On splitting strings

Splitting strings is cool, but most languages have their subtle differences in how it is done. The three contenders are JavaScript, Python and Ruby. As an example, suppose you’re getting a string in the form “type_role_name” and you want to split it into type, role, name. The little twist here is that ‘name’ can also contain underscores. Let’s start reversed, it’s an easy job in Ruby:

irb> type,role,name = "user_admin_john_doe".split('_', 3)
=> ["user", "admin", "john_doe"]

Ruby’s split method want’s to know how much pieces you want. Onwards with Python:

>>> type,role,name = 'user_admin_john_doe'.split('_', 2)
('user', 'admin', 'john_doe')

I prefer this style slightly, as you have to express how many splits you want. The mindset here is that when you’re saying ‘split twice’, you’re expecting that the last element may contain the remainder of the string. By contrast, when saying, ‘give me three pieces’, it is unclear whether you want the remainder or not. Besides that, both are equally cool. Last but not least, how to do it in JavaScript? Well, turns out it’s rather messy:

“user_admin_john_doe”.split(‘_’, 3)
[“user”, “admin”, “john”]

Altough this is somewhat similar to Ruby (i.e. ‘gimme three pieces’), it continues to split and discards the remaining stuff. Furthermore, JavaScript doesn’t support multiple assigment (could also be called iterable unpacking), so you have to store the result into an array first and assign individually. But more importantly, how to get “john_doe”? Turns out that you have to fiddle with splitting off substrings:

str = "user_admin_john_doe"
type = str.slice(0, str.indexOf('_'));
str = str.slice(str.indexOf('_') + 1);
role = str.slice(0, str.indexOf('_'));
str = str.slice(str.indexOf('_') + 1);
name = str

Not exactly what I would call elegant but it does the trick.

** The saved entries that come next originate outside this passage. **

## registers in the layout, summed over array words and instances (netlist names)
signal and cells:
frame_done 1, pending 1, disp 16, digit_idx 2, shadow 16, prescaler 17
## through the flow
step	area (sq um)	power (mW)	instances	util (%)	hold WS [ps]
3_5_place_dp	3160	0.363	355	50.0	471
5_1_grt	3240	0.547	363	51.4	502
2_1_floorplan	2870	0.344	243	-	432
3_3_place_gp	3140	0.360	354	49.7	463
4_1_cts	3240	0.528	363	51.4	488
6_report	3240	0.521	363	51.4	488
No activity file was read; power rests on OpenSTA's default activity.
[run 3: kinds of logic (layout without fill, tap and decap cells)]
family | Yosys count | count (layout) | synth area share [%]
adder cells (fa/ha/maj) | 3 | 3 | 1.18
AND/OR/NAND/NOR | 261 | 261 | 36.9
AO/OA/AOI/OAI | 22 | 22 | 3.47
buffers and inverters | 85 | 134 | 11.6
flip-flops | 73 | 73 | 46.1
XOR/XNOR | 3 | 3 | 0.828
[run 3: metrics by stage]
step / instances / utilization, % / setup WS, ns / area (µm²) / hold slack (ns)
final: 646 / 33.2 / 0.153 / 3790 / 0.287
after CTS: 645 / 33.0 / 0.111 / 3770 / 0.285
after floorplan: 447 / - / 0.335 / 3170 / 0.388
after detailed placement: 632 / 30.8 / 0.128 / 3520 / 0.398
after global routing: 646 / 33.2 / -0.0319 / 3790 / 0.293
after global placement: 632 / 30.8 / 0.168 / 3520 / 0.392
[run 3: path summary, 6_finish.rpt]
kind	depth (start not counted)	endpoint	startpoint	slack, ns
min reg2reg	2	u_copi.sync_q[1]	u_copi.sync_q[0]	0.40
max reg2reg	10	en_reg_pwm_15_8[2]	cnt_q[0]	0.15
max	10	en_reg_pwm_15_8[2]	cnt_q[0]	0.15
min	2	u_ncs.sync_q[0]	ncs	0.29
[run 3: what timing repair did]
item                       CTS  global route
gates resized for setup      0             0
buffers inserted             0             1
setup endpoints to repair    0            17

I’d say, it’s a draw game between Python and Ruby, whereas JavaScript failed big time 🙂


2 thoughts on “On splitting strings

  1. In perl it can be written like a plain old-school function call:

    @a = split(/_/, “user_admin_john_doe”, 3);
    [ ‘user’, ‘admin’, ‘john_doe’ ]

    I think of the 3 as ‘the return value shall be an array of 3 elements’.
    But you are right, JavaScript’s interpretation of this is surprising.
    It is probably also a waste of CPU cycles, as it performs more splits than needed.